When I was in Paris back in May, one of my "must do" items was to go to a particular bridge across the Seine. It’s one that is seen near the center of a photograph I took from the top of the Eiffel Tower in 1993. The photograph remains among my favorites–black and white, taken with a pocket camera from the top platform of the tower by pushing myself right up against the anti-suicide mesh, with the lens of the camera poking through. I developed the film myself and painstakingly printed it on warm-toned fibre-based AGFA photo paper (back when I was an art school student at Concordia University). The print now hangs in my living room, and a scan of it is often the background image on my computer desktop.

The photograph is looking north-east, down towards the Siene. There’s a vacant lot down below, and the shadow of the tower slashes through the image. All around are the Haussmannesque boulevards and buildings of Paris. Just off-center there’s this one graceful bridge that always draws my eye.

So one day I woke up, had breakfast, and headed out in search of the bridge. I walked along the Quai des Grands Augustins on the left bank, past Isle Notre Dame and the quaiside booksellers. Past the Pont des Arts and the Institute de France. Along the Quai Anatole France and past the Musée  d’Orsay. At the lavish Pont Alexandre III I paused and wondered if that was the bridge where they filmed the shootout scene early in the DeNiro film Ronin. I continued along to the Pont des Invalides, where I crossed the river to the right bank at Place du Canada, which turned out to be little more than an intersection with a small sign stuck into the ground that says "Place du Canada".

I continued along on the right bank to the next bridge, the Pont de l’Alma, where I discovered to my surprise the Princess Diana crash site, full of flowers, graffitti, and a small crowd of gawkers and hawkers. From there I could see that the next bridge was the one I was seeking.

When I got there I was surprised to see that it was actually quite shabby. A steel-girdered structure in bad need of a paint job, it was underwhelming. On the other hand, it was a pedestrian bridge, so it was very quiet up on the deck. There was a construction site on the other bank, which seemed to divert people away, so even though it was mid-day there were only two or three other people on the bridge, and eventually I was alone.

I grew rather fond of this mutt of a bridge, oddly named the Passerelle Debilly. It reminded me of the magnificent Seal Island Bridge back home on Cape Breton Island. That’s the bridge that started my fascination with these structures, years ago, when my family would go camping at Whycocomagh.

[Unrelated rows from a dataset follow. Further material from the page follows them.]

File: src/rtl/core/indexed_list_store_assert.svh
// ----------------------------------------------------------------------------
// Assertion macros for the indexed list store.
// Each macro takes a label, an antecedent, a consequent and a message.
// ----------------------------------------------------------------------------
`ifndef INDEXED_LIST_STORE_ASSERT_SVH
`define INDEXED_LIST_STORE_ASSERT_SVH
`ifndef SYNTHESIS
`define ILS_ASSERT_IMP(lbl, ante, cons, msg) \
    lbl: assert property (@(posedge i_clk) disable iff (!i_rst_n) (ante) |-> (cons)) \
        else $error(msg);
`define ILS_ASSERT_NXT(lbl, ante, cons, msg) \
    lbl: assert property (@(posedge i_clk) disable iff (!i_rst_n) (ante) |=> (cons)) \
        else $error(msg);
`else
`define ILS_ASSERT_IMP(lbl, ante, cons, msg)
`define ILS_ASSERT_NXT(lbl, ante, cons, msg)
`endif
`endif

File: src/rtl/core/ils_pkg.sv
// ----------------------------------------------------------------------------
// ils_pkg
// Types and constants shared by the indexed list store.
// ----------------------------------------------------------------------------
`timescale 1ns / 1ps
`default_nettype none

package ils_pkg;

    localparam int DEPTH = 64;
    localparam int WIDTH = 32;
    localparam int AW    = $clog2(DEPTH);
    localparam int CW    = AW + 1;

    typedef enum logic [2:0] {
        CMD_INSERT   = 3'd0,
        CMD_DELETE   = 3'd1,
        CMD_RETRIEVE = 3'd2,
        CMD_REPLACE  = 3'd3,
        CMD_CLEAR    = 3'd4
    } t_cmd;

    typedef enum logic [1:0] {
        ST_OK    = 2'd0,
        ST_RANGE = 2'd1,
        ST_FULL  = 2'd2
    } t_status;

    typedef enum logic [2:0] {
        S_IDLE,
        S_INS,
        S_DEL,
        S_RSP
    } t_state;

    typedef struct packed {
        logic [2:0]  command;
        logic [6:0]  position;
        logic [31:0] value_in;
    } t_req;

    typedef struct packed {
        logic [31:0] value_out;
        logic [1:0]  status;
        logic [6:0]  count;
        logic        is_full;
        logic        is_empty;
    } t_rsp;

    typedef struct packed {
        logic             we;
        logic [AW-1:0]    waddr;
        logic [WIDTH-1:0] wdata;
        logic [AW-1:0]    raddr;
    } t_mem_req;

endpackage

`default_nettype wire

File: src/rtl/core/ils_ram.sv
// ----------------------------------------------------------------------------
// ils_ram
// Generic simple dual-port RAM: one write port, one registered read port.
// ----------------------------------------------------------------------------
`timescale 1ns / 1ps
`default_nettype none

module ils_ram #(
    parameter int W = 32,
    parameter int D = 64
) (
    input  wire logic                 i_clk,
    input  wire logic                 i_we,
    input  wire logic [$clog2(D)-1:0] i_waddr,
    input  wire logic [W-1:0]         i_wdata,
    input  wire logic [$clog2(D)-1:0] i_raddr,
    output logic      [W-1:0]         o_rdata
);

    logic [W-1:0] r_mem [D];

    always_ff @(posedge i_clk) begin
        if (i_we) begin
            r_mem[i_waddr] <= i_wdata;
        end
        o_rdata <= r_mem[i_raddr];
    end

endmodule

`default_nettype wire

File: src/rtl/core/ils_ctrl.sv
// ----------------------------------------------------------------------------
// ils_ctrl
// Command sequencer: range checks, entry count, and one address stepper
// that walks the store for shifts, reads and writes.
// ----------------------------------------------------------------------------
`timescale 1ns / 1ps
`default_nettype none
`include "indexed_list_store_assert.svh"

module ils_ctrl import ils_pkg::*; (
    input  wire logic             i_clk,
    input  wire logic             i_rst_n,
    input  wire logic             i_req_valid,
    input  wire t_req             i_req,
    output logic                  o_busy,
    output t_mem_req              o_mem,
    input  wire logic [WIDTH-1:0] i_rdata,
    output logic                  o_rsp_valid,
    output t_rsp                  o_rsp,
    input  wire logic             i_rsp_ready
);

    t_state           r_state, n_state;
    logic [CW-1:0]    r_count, n_count;
    logic [2:0]       r_cmd, n_cmd;
    logic [AW-1:0]    r_pos, n_pos;
    logic [WIDTH-1:0] r_val, n_val;
    logic [AW-1:0]    r_cur, n_cur;
    logic [AW-1:0]    r_end, n_end;
    logic             r_issue, n_issue;
    logic             r_pend, n_pend;
    logic [AW-1:0]    r_paddr, n_paddr;
    logic [WIDTH-1:0] r_out, n_out;
    t_status          r_status, n_status;

    always_ff @(posedge i_clk) begin
        if (!i_rst_n) begin
            r_state <= S_IDLE;
            r_count <= '0;
            r_issue <= 1'b0;
            r_pend  <= 1'b0;
        end else begin
            r_state <= n_state;
            r_count <= n_count;
            r_issue <= n_issue;
            r_pend  <= n_pend;
        end
        r_cmd    <= n_cmd;
        r_pos    <= n_pos;
        r_val    <= n_val;
        r_cur    <= n_cur;
        r_end    <= n_end;
        r_paddr  <= n_paddr;
        r_out    <= n_out;
        r_status <= n_status;
    end

    always_comb begin
        n_state  = r_state;
        n_count  = r_count;
        n_cmd    = r_cmd;
        n_pos    = r_pos;
        n_val    = r_val;
        n_cur    = r_cur;
        n_end    = r_end;
        n_issue  = r_issue;
        n_pend   = 1'b0;
        n_paddr  = r_paddr;
        n_out    = r_out;
        n_status = r_status;
        o_mem.we    = 1'b0;
        o_mem.waddr = r_pos;
        o_mem.wdata = r_val;
        o_mem.raddr = r_cur;

        unique case (r_state)
            S_IDLE: begin
                if (i_req_valid) begin
                    n_cmd    = i_req.command;
                    n_pos    = i_req.position[AW-1:0];
                    n_val    = i_req.value_in[WIDTH-1:0];
                    n_cur    = i_req.position[AW-1:0];
                    n_end    = i_req.position[AW-1:0];
                    n_out    = '0;
                    n_status = ST_OK;
                    n_issue  = 1'b0;
                    n_state  = S_RSP;
                    unique case (i_req.command)
                        CMD_INSERT: begin
                            if (r_count == CW'(DEPTH)) begin
                                n_status = ST_FULL;
                            end else if (i_req.position > r_count) begin
                                n_status = ST_RANGE;
                            end else begin
                                // walk down from the last entry to the slot
                                n_issue = (i_req.position != r_count);
                                n_cur   = AW'(r_count - 1'b1);
                                n_state = S_INS;
                            end
                        end
                        CMD_DELETE, CMD_RETRIEVE: begin
                            if (i_req.position >= r_count) begin
                                n_status = ST_RANGE;
                            end else begin
                                n_issue = 1'b1;
                                if (i_req.command == CMD_DELETE) begin
                                    n_end = AW'(r_count - 1'b1);
                                end
                                n_state = S_DEL;
                            end
                        end
                        CMD_REPLACE: begin
                            if (i_req.position >= r_count) begin
                                n_status = ST_RANGE;
                            end else begin
                                n_state = S_INS;
                            end
                        end
                        CMD_CLEAR: begin
                            n_count = '0;
                        end
                        default: begin
                        end
                    endcase
                end
            end
            S_INS: begin
                // read ahead at r_cur, write the previous read one slot up
                if (r_issue) begin
                    n_pend  = 1'b1;
                    n_paddr = r_cur;
                    if (r_cur == r_end) begin
                        n_issue = 1'b0;
                    end else begin
                        n_cur = r_cur - 1'b1;
                    end
                end
                if (r_pend) begin
                    o_mem.we    = 1'b1;
                    o_mem.waddr = r_paddr + 1'b1;
                    o_mem.wdata = i_rdata;
                end else if (!r_issue) begin
                    o_mem.we = 1'b1;
                    if (r_cmd == CMD_INSERT) begin
                        n_count = r_count + 1'b1;
                    end
                    n_state = S_RSP;
                end
            end
            S_DEL: begin
                // first read is the entry itself; the rest move one slot down
                if (r_issue) begin
                    n_pend  = 1'b1;
                    n_paddr = r_cur;
                    if (r_cur == r_end) begin
                        n_issue = 1'b0;
                    end else begin
                        n_cur = r_cur + 1'b1;
                    end
                end
                if (r_pend) begin
                    if (r_paddr == r_pos) begin
                        n_out = i_rdata;
                    end else begin
                        o_mem.we    = 1'b1;
                        o_mem.waddr = r_paddr - 1'b1;
                        o_mem.wdata = i_rdata;
                    end
                end else if (!r_issue) begin
                    if (r_cmd == CMD_DELETE) begin
                        n_count = r_count - 1'b1;
                    end
                    n_state = S_RSP;
                end
            end
            S_RSP: begin
                if (i_rsp_ready) begin
                    n_state = S_IDLE;
                end
            end
            default: begin
                n_state = S_IDLE;
            end
        endcase
    end

    assign o_busy      = (r_state != S_IDLE);
    assign o_rsp_valid = (r_state == S_RSP);

    always_comb begin
        o_rsp.value_out = 32'(r_out);
        o_rsp.status    = r_status;
        o_rsp.count     = 7'(r_count);
        o_rsp.is_full   = (r_count == CW'(DEPTH));
        o_rsp.is_empty  = (r_count == '0);
    end

    `ILS_ASSERT_IMP(a_count_cap, 1'b1, r_count <= CW'(DEPTH), "count above capacity")
    `ILS_ASSERT_IMP(a_no_write_idle, (r_state == S_IDLE) || (r_state == S_RSP), !o_mem.we, "store write outside a command")
    `ILS_ASSERT_NXT(a_issue_pend, r_issue && ((r_state == S_INS) || (r_state == S_DEL)), r_pend, "issued read not followed")

endmodule

`default_nettype wire

File: src/rtl/core/indexed_list_store.sv
// ----------------------------------------------------------------------------
// indexed_list_store
// Ordered list of up to DEPTH entries with positional insert and delete, plus
// retrieve, replace and clear.
// Usage:
//   Request channel: i_req_valid / o_req_stall / i_req (command, position,
//   value_in). A request is taken on a clock edge with valid high and stall
//   low. Stall is high from the edge after a request is taken until the
//   sequencer has handed its response to the output register.
//   Response channel: o_rsp_valid / i_rsp_stall / o_rsp. Exactly one response
//   per request, in order, holding value_out, status, count and the flags.
// Store traffic per command:
//   insert      : one store access per shifted entry through the single read
//                 and write port; an append moves nothing
//   delete      : reads the entry, then moves each later entry one slot down
//   retrieve    : one read; replace one write; clear and rejected requests
//                 touch no entry.
//   The longest command is a delete of the head of a full list.
// Reset: synchronous, active low; the list becomes empty. Entry storage is
//   not cleared; entries above the count are never read.
// Back-pressure: while the response register is full and stalled, one more
//   request may be taken and run; its response waits in the sequencer.
// ----------------------------------------------------------------------------
`timescale 1ns / 1ps
`default_nettype none
`include "indexed_list_store_assert.svh"

module indexed_list_store import ils_pkg::*; (
    input  wire logic i_clk,
    input  wire logic i_rst_n,
    input  wire logic i_req_valid,
    output logic      o_req_stall,
    input  wire t_req i_req,
    output logic      o_rsp_valid,
    input  wire logic i_rsp_stall,
    output t_rsp      o_rsp
);

    t_mem_req         mem;
    logic [WIDTH-1:0] rdata;
    logic             busy;
    logic             seq_rsp_valid;
    t_rsp             seq_rsp;
    logic             rsp_ready;

    logic r_rsp_valid, n_rsp_valid;
    t_rsp r_rsp, n_rsp;

    // Entry storage: the shifts stream through its one read and one write port.
    ils_ram #(
        .W (WIDTH),
        .D (DEPTH)
    ) u_ram (
        .i_clk   (i_clk),
        .i_we    (mem.we),
        .i_waddr (mem.waddr),
        .i_wdata (mem.wdata),
        .i_raddr (mem.raddr),
        .o_rdata (rdata)
    );

    ils_ctrl u_ctrl (
        .i_clk       (i_clk),
        .i_rst_n     (i_rst_n),
        .i_req_valid (i_req_valid),
        .i_req       (i_req),
        .o_busy      (busy),
        .o_mem       (mem),
        .i_rdata     (rdata),
        .o_rsp_valid (seq_rsp_valid),
        .o_rsp       (seq_rsp),
        .i_rsp_ready (rsp_ready)
    );

    // Sequencer is ready only when idle.
    assign o_req_stall = busy;

    // Output register frees the sequencer as soon as the slot is open.
    assign rsp_ready = !r_rsp_valid || !i_rsp_stall;

    always_comb begin
        n_rsp_valid = r_rsp_valid;
        n_rsp       = r_rsp;
        if (rsp_ready) begin
            n_rsp_valid = seq_rsp_valid;
            if (seq_rsp_valid) begin
                n_rsp = seq_rsp;
            end
        end
    end

    always_ff @(posedge i_clk) begin
        if (!i_rst_n) begin
            r_rsp_valid <= 1'b0;
        end else begin
            r_rsp_valid <= n_rsp_valid;
        end
        r_rsp <= n_rsp;
    end

    assign o_rsp_valid = r_rsp_valid;
    assign o_rsp       = r_rsp;

    `ILS_ASSERT_IMP(a_full_flag, o_rsp_valid && (o_rsp.status == ST_FULL), o_rsp.is_full, "full status without full flag")
    `ILS_ASSERT_IMP(a_empty_flag, o_rsp_valid, o_rsp.is_empty == (o_rsp.count == 7'd0), "empty flag disagrees with count")

endmodule

`default_nettype wire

From the back seat of the car I knew the bridge was coming up once we passed Boularderie East, and sure enough there it would be, the highest man-made structure I’d ever seen. Tall and gracefull it seemed like the most wonderful thing in the world and I longed to get out of the car and walk across the bridge but my parents would never let me.

That day in Paris, I could see the Eiffel Tower through the girders. I could barely make out the people on the top observation deck, where I had stood eight years earlier, looking in this direction. So I took a picture.